■ Problem requirements
Set down word for word the lines that begin the entries and run through the line containing "export DESIGN_NICKNAME = d". Give nothing further.

-- -- --

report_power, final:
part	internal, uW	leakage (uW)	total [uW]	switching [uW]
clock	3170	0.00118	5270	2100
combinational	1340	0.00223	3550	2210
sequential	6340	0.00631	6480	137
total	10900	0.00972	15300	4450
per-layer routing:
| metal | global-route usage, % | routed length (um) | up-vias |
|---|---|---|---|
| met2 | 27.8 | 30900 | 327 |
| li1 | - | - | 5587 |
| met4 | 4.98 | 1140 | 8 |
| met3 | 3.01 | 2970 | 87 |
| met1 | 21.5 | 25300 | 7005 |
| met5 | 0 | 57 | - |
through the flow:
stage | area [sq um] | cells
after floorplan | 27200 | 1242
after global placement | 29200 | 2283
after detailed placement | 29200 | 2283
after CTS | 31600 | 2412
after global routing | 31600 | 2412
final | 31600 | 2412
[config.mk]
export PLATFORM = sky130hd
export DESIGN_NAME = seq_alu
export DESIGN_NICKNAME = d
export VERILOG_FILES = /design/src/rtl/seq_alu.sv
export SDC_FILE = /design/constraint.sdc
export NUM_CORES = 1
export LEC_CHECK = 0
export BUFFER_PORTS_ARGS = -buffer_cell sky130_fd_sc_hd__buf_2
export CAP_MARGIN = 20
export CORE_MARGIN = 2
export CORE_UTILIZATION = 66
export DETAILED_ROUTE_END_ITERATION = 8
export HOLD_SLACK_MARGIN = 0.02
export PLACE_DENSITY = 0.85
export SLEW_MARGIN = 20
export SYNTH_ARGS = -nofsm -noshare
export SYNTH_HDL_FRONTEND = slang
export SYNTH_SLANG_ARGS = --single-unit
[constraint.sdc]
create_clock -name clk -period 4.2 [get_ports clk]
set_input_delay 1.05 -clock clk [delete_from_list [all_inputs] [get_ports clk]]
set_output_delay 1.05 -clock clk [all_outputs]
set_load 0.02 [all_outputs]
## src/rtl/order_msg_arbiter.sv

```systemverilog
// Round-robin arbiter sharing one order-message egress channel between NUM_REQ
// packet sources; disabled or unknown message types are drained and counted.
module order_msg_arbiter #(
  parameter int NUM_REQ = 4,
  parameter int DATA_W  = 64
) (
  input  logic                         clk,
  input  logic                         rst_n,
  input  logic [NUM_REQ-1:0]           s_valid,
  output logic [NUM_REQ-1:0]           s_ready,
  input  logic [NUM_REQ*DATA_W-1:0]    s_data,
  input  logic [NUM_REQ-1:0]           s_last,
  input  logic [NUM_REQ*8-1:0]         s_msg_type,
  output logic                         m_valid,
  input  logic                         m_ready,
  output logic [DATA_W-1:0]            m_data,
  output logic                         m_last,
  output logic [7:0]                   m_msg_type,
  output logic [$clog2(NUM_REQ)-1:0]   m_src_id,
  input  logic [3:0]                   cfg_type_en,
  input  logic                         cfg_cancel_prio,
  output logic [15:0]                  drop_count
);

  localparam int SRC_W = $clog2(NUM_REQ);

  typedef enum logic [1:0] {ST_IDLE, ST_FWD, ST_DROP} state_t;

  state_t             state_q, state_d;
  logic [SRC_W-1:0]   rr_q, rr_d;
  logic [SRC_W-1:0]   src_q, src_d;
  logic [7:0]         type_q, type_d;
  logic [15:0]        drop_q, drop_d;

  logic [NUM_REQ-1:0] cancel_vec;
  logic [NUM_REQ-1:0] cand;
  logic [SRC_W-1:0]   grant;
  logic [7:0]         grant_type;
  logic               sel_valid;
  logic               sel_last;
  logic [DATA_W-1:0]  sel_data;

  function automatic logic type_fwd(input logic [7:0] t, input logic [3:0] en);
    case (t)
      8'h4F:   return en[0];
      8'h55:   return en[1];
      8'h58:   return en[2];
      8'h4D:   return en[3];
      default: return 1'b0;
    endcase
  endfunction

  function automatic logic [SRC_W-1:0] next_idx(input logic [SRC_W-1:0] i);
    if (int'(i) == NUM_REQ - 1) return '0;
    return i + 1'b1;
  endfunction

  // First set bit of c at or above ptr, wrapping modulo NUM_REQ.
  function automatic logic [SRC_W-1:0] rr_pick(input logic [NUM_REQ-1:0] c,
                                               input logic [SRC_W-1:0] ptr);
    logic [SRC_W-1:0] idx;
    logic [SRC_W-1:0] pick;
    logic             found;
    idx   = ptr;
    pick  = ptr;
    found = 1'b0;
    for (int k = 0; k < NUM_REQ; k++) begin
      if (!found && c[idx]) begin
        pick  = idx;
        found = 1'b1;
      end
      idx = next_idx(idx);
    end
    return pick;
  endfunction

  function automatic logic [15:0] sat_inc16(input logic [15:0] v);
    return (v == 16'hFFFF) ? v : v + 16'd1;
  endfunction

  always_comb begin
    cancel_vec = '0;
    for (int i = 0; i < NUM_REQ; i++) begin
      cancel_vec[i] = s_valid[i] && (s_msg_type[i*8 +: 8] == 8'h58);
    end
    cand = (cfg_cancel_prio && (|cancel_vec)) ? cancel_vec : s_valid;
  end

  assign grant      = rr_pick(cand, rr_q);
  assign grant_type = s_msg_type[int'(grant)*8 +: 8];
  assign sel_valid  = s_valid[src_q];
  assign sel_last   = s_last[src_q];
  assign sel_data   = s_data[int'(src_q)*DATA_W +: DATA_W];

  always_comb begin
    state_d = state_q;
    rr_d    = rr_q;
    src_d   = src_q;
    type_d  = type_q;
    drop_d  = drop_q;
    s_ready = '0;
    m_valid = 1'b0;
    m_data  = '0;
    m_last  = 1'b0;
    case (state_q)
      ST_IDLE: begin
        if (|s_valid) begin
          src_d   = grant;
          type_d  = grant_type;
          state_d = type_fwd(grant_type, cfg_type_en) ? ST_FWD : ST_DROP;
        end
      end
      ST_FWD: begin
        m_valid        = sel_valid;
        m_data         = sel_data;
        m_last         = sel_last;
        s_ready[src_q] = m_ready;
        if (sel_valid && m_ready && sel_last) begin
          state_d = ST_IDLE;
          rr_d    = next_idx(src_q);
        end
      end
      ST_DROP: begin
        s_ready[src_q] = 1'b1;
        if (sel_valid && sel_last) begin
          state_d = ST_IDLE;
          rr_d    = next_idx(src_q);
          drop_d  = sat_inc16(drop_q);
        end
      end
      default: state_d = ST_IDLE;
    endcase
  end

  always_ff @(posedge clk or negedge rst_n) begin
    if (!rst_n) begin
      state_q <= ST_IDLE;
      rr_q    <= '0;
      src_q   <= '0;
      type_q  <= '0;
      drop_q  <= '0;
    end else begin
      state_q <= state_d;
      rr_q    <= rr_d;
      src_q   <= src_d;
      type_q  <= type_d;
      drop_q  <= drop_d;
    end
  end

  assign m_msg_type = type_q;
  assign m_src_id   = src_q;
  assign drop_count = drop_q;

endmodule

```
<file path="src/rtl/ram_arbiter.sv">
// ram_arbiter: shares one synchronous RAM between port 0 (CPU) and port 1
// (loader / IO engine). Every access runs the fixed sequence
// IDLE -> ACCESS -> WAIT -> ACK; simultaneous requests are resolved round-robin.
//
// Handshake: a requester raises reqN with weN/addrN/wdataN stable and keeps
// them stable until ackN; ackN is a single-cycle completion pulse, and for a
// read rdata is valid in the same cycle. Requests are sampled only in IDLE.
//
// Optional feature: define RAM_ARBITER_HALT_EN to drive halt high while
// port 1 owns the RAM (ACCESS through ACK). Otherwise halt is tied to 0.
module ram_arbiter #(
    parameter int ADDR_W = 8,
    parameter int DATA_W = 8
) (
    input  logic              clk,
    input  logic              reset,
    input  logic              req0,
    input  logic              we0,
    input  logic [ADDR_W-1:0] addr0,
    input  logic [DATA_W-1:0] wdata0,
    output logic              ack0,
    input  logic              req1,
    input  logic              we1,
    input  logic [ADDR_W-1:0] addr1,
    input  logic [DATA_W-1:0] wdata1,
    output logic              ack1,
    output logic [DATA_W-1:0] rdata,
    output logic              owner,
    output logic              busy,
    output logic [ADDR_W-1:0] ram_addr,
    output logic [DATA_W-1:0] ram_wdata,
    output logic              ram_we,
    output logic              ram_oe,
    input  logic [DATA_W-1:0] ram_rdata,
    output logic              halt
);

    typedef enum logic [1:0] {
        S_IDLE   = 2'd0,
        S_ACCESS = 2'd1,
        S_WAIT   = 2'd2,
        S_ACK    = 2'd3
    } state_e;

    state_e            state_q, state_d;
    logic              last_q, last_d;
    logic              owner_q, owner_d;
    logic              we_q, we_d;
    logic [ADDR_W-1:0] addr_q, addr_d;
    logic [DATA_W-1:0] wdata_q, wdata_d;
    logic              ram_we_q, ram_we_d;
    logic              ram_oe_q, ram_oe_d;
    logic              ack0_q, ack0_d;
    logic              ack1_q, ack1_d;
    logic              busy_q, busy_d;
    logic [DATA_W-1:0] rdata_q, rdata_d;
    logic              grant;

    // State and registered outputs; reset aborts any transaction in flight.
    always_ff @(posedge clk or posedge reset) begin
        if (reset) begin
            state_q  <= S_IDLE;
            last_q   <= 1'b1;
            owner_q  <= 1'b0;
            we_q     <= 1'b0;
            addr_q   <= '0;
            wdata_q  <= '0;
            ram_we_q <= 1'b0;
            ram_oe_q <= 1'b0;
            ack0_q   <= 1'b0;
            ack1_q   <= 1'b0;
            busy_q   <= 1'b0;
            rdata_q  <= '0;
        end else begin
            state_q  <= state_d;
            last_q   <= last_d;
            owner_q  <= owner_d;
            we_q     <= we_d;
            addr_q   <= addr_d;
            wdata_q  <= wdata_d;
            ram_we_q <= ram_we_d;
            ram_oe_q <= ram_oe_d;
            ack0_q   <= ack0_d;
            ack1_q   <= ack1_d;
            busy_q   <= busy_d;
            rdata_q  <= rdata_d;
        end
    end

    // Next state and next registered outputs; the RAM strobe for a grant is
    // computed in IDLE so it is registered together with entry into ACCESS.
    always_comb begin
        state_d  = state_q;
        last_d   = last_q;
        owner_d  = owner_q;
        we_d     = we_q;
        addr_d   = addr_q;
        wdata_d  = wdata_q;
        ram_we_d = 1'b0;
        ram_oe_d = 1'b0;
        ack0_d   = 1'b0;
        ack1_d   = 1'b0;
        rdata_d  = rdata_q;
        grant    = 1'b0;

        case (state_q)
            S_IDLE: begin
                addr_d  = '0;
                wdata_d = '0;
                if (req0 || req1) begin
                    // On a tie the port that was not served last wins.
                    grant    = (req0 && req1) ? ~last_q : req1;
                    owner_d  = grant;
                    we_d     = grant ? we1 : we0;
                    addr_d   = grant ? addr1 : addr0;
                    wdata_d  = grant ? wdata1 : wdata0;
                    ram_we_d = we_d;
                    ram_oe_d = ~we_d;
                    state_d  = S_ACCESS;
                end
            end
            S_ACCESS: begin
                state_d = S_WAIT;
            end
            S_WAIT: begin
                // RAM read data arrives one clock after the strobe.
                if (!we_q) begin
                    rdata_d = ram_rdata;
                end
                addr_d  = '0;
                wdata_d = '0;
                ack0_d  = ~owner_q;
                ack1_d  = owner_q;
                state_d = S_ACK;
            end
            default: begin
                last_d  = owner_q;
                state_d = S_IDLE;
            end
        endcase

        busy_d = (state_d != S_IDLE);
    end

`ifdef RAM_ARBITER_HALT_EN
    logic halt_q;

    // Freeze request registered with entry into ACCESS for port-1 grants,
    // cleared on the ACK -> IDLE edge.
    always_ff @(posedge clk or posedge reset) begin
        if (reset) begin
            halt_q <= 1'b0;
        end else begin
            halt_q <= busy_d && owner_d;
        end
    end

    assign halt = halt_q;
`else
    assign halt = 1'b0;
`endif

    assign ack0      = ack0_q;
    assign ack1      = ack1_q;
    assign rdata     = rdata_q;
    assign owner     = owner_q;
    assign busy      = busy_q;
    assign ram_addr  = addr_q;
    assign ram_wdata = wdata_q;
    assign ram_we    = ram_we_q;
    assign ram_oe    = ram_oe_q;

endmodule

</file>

-- -- --

■ Task solution
report_power, final:
part	internal, uW	leakage (uW)	total [uW]	switching [uW]
clock	3170	0.00118	5270	2100
combinational	1340	0.00223	3550	2210
sequential	6340	0.00631	6480	137
total	10900	0.00972	15300	4450
per-layer routing:
| metal | global-route usage, % | routed length (um) | up-vias |
|---|---|---|---|
| met2 | 27.8 | 30900 | 327 |
| li1 | - | - | 5587 |
| met4 | 4.98 | 1140 | 8 |
| met3 | 3.01 | 2970 | 87 |
| met1 | 21.5 | 25300 | 7005 |
| met5 | 0 | 57 | - |
through the flow:
stage | area [sq um] | cells
after floorplan | 27200 | 1242
after global placement | 29200 | 2283
after detailed placement | 29200 | 2283
after CTS | 31600 | 2412
after global routing | 31600 | 2412
final | 31600 | 2412
[config.mk]
export PLATFORM = sky130hd
export DESIGN_NAME = seq_alu
export DESIGN_NICKNAME = d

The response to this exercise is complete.